● **Your assignment**: Scan each line of the records for the word "sums" and extract the ones that have it.

Saved entries
────
## src/rtl/blob_centroid_tracker.sv

```systemverilog
`default_nettype none
// ============================================================================
// Module   : blob_centroid_tracker
// Purpose  : Accumulates the coordinates of masked pixels over a frame and,
//            at end of frame, divides the coordinate sums by the pixel count
//            with two bit-serial restoring dividers to report the blob
//            centroid and area.
// Options  : define CENTROID_SMOOTH_EN to average each new centroid with the
//            previously reported one.
// Revision : 1.0 - initial release
// ============================================================================
module blob_centroid_tracker #(
  parameter  int HRES   = 320,
  parameter  int VRES   = 180,
  localparam int HWIDTH = $clog2(HRES),
  localparam int VWIDTH = $clog2(VRES),
  localparam int AWIDTH = $clog2(HRES * VRES)
) (
  input  logic              clk_in,
  input  logic              rst_in,
  input  logic [HWIDTH-1:0] hcount_in,
  input  logic [VWIDTH-1:0] vcount_in,
  input  logic              mask_in,
  input  logic              valid_in,
  input  logic              frame_done_in,
  output logic [HWIDTH-1:0] x_out,
  output logic [VWIDTH-1:0] y_out,
  output logic [AWIDTH-1:0] area_out,
  output logic              valid_out,
  output logic              busy_out,
  output logic              drop_out
);

  localparam int SXW = HWIDTH + AWIDTH;   // sum_x width
  localparam int SYW = VWIDTH + AWIDTH;   // sum_y width
  localparam int NB  = SXW;               // dividend width / divide cycles
  localparam int STW = $clog2(NB);        // divide step counter width

  typedef enum logic [1:0] {
    ST_ACCUM  = 2'd0,
    ST_DIVIDE = 2'd1,
    ST_EMIT   = 2'd2
  } state_t;

  state_t r_state;
  state_t w_state_next;

  // Running accumulators for the frame currently being received
  logic [SXW-1:0]    r_sum_x;
  logic [SYW-1:0]    r_sum_y;
  logic [AWIDTH-1:0] r_count;

  // Divider registers: the dividend shifts out at the top while quotient
  // bits shift in at the bottom, so after NB steps it holds the quotient.
  logic [NB-1:0]     r_quo_x;
  logic [NB-1:0]     r_quo_y;
  logic [AWIDTH-1:0] r_rem_x;
  logic [AWIDTH-1:0] r_rem_y;
  logic [AWIDTH-1:0] r_den;
  logic [STW-1:0]    r_step;

  // Output registers
  logic [HWIDTH-1:0] r_x;
  logic [VWIDTH-1:0] r_y;
  logic [AWIDTH-1:0] r_area;
  logic              r_valid;
  logic              r_drop;
`ifdef CENTROID_SMOOTH_EN
  logic              r_have_prev;
`endif

  // Pixel qualification and next accumulator values (pixel included)
  logic              w_in_range;
  logic              w_sat;
  logic              w_pix;
  logic [SXW-1:0]    w_sx_nxt;
  logic [SYW-1:0]    w_sy_nxt;
  logic [AWIDTH-1:0] w_cnt_nxt;
  logic              w_close;
  logic              w_drop_evt;

  assign w_in_range = (32'(hcount_in) < HRES) && (32'(vcount_in) < VRES);
  // A saturated count freezes the whole frame's statistics
  assign w_sat      = &r_count;
  assign w_pix      = valid_in & mask_in & w_in_range & ~w_sat;
  assign w_sx_nxt   = w_pix ? (r_sum_x + SXW'(hcount_in)) : r_sum_x;
  assign w_sy_nxt   = w_pix ? (r_sum_y + SYW'(vcount_in)) : r_sum_y;
  assign w_cnt_nxt  = w_pix ? (r_count + AWIDTH'(1)) : r_count;
  assign w_close    = frame_done_in & (r_state == ST_ACCUM);
  assign w_drop_evt = frame_done_in & (r_state != ST_ACCUM);

  // One restoring-division step for each axis
  logic [AWIDTH:0]   w_trial_x, w_trial_y;
  logic [AWIDTH:0]   w_diff_x, w_diff_y;
  logic              w_ge_x, w_ge_y;
  logic [AWIDTH-1:0] w_rem_x_nxt, w_rem_y_nxt;
  logic [NB-1:0]     w_quo_x_nxt, w_quo_y_nxt;
  logic              w_last_step;

  assign w_trial_x   = {r_rem_x, r_quo_x[NB-1]};
  assign w_trial_y   = {r_rem_y, r_quo_y[NB-1]};
  assign w_diff_x    = w_trial_x - {1'b0, r_den};
  assign w_diff_y    = w_trial_y - {1'b0, r_den};
  assign w_ge_x      = (w_trial_x >= {1'b0, r_den});
  assign w_ge_y      = (w_trial_y >= {1'b0, r_den});
  // The remainder stays below the divisor, so AWIDTH bits always suffice
  assign w_rem_x_nxt = w_ge_x ? w_diff_x[AWIDTH-1:0] : w_trial_x[AWIDTH-1:0];
  assign w_rem_y_nxt = w_ge_y ? w_diff_y[AWIDTH-1:0] : w_trial_y[AWIDTH-1:0];
  assign w_quo_x_nxt = {r_quo_x[NB-2:0], w_ge_x};
  assign w_quo_y_nxt = {r_quo_y[NB-2:0], w_ge_y};
  assign w_last_step = (r_state == ST_DIVIDE) && (r_step == STW'(NB - 1));

  // Final quotients and their average with the currently reported centroid
  logic [HWIDTH-1:0] w_xq;
  logic [VWIDTH-1:0] w_yq;
  logic [HWIDTH:0]   w_x_sum;
  logic [VWIDTH:0]   w_y_sum;

  assign w_xq    = w_quo_x_nxt[HWIDTH-1:0];
  assign w_yq    = w_quo_y_nxt[VWIDTH-1:0];
  assign w_x_sum = {1'b0, r_x} + {1'b0, w_xq};
  assign w_y_sum = {1'b0, r_y} + {1'b0, w_yq};

  // State register
  always_ff @(posedge clk_in) begin
    if (rst_in) r_state <= ST_ACCUM;
    else        r_state <= w_state_next;
  end

  // Next-state logic: empty frames skip the divider entirely
  always_comb begin
    w_state_next = r_state;
    case (r_state)
      ST_ACCUM:  if (frame_done_in)
                   w_state_next = (w_cnt_nxt != '0) ? ST_DIVIDE : ST_EMIT;
      ST_DIVIDE: if (w_last_step) w_state_next = ST_EMIT;
      ST_EMIT:   w_state_next = ST_ACCUM;
      default:   w_state_next = ST_ACCUM;
    endcase
  end

  // Accumulators: any frame_done clears them; the next frame starts at once
  always_ff @(posedge clk_in) begin
    if (rst_in || frame_done_in) begin
      r_sum_x <= '0;
      r_sum_y <= '0;
      r_count <= '0;
    end else begin
      r_sum_x <= w_sx_nxt;
      r_sum_y <= w_sy_nxt;
      r_count <= w_cnt_nxt;
    end
  end

  // Divider: load the closing frame's totals, then shift one bit per cycle
  always_ff @(posedge clk_in) begin
    if (rst_in) begin
      r_quo_x <= '0;
      r_quo_y <= '0;
      r_rem_x <= '0;
      r_rem_y <= '0;
      r_den   <= '0;
      r_step  <= '0;
    end else if (w_close) begin
      r_quo_x <= w_sx_nxt;
      r_quo_y <= NB'(w_sy_nxt);
      r_rem_x <= '0;
      r_rem_y <= '0;
      r_den   <= w_cnt_nxt;
      r_step  <= '0;
    end else if (r_state == ST_DIVIDE) begin
      r_quo_x <= w_quo_x_nxt;
      r_quo_y <= w_quo_y_nxt;
      r_rem_x <= w_rem_x_nxt;
      r_rem_y <= w_rem_y_nxt;
      r_step  <= r_step + STW'(1);
    end
  end

  // Result registers, updated on the edge that enters EMIT so that
  // valid_out coincides with the EMIT state
  always_ff @(posedge clk_in) begin
    if (rst_in) begin
      r_x         <= '0;
      r_y         <= '0;
      r_area      <= '0;
      r_valid     <= 1'b0;
      r_drop      <= 1'b0;
`ifdef CENTROID_SMOOTH_EN
      r_have_prev <= 1'b0;
`endif
    end else begin
      r_valid <= 1'b0;
      r_drop  <= w_drop_evt;
      if (w_close && (w_cnt_nxt == '0)) begin
        r_area  <= '0;
        r_valid <= 1'b1;
      end else if (w_last_step) begin
        r_area  <= r_den;
        r_valid <= 1'b1;
`ifdef CENTROID_SMOOTH_EN
        r_have_prev <= 1'b1;
        if (r_have_prev) begin
          r_x <= w_x_sum[HWIDTH:1];
          r_y <= w_y_sum[VWIDTH:1];
        end else begin
          r_x <= w_xq;
          r_y <= w_yq;
        end
`else
        r_x <= w_xq;
        r_y <= w_yq;
`endif
      end
    end
  end

`ifndef CENTROID_SMOOTH_EN
  // The averaging sums only feed the smoothing path
  logic w_unused_sum;
  assign w_unused_sum = ^{w_x_sum, w_y_sum};
`endif

  assign x_out     = r_x;
  assign y_out     = r_y;
  assign area_out  = r_area;
  assign valid_out = r_valid;
  assign drop_out  = r_drop;
  assign busy_out  = (r_state == ST_DIVIDE);

endmodule
`default_nettype wire
```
────
● **Expected answer**:
//            at end of frame, divides the coordinate sums by the pixel count
  // The averaging sums only feed the smoothing path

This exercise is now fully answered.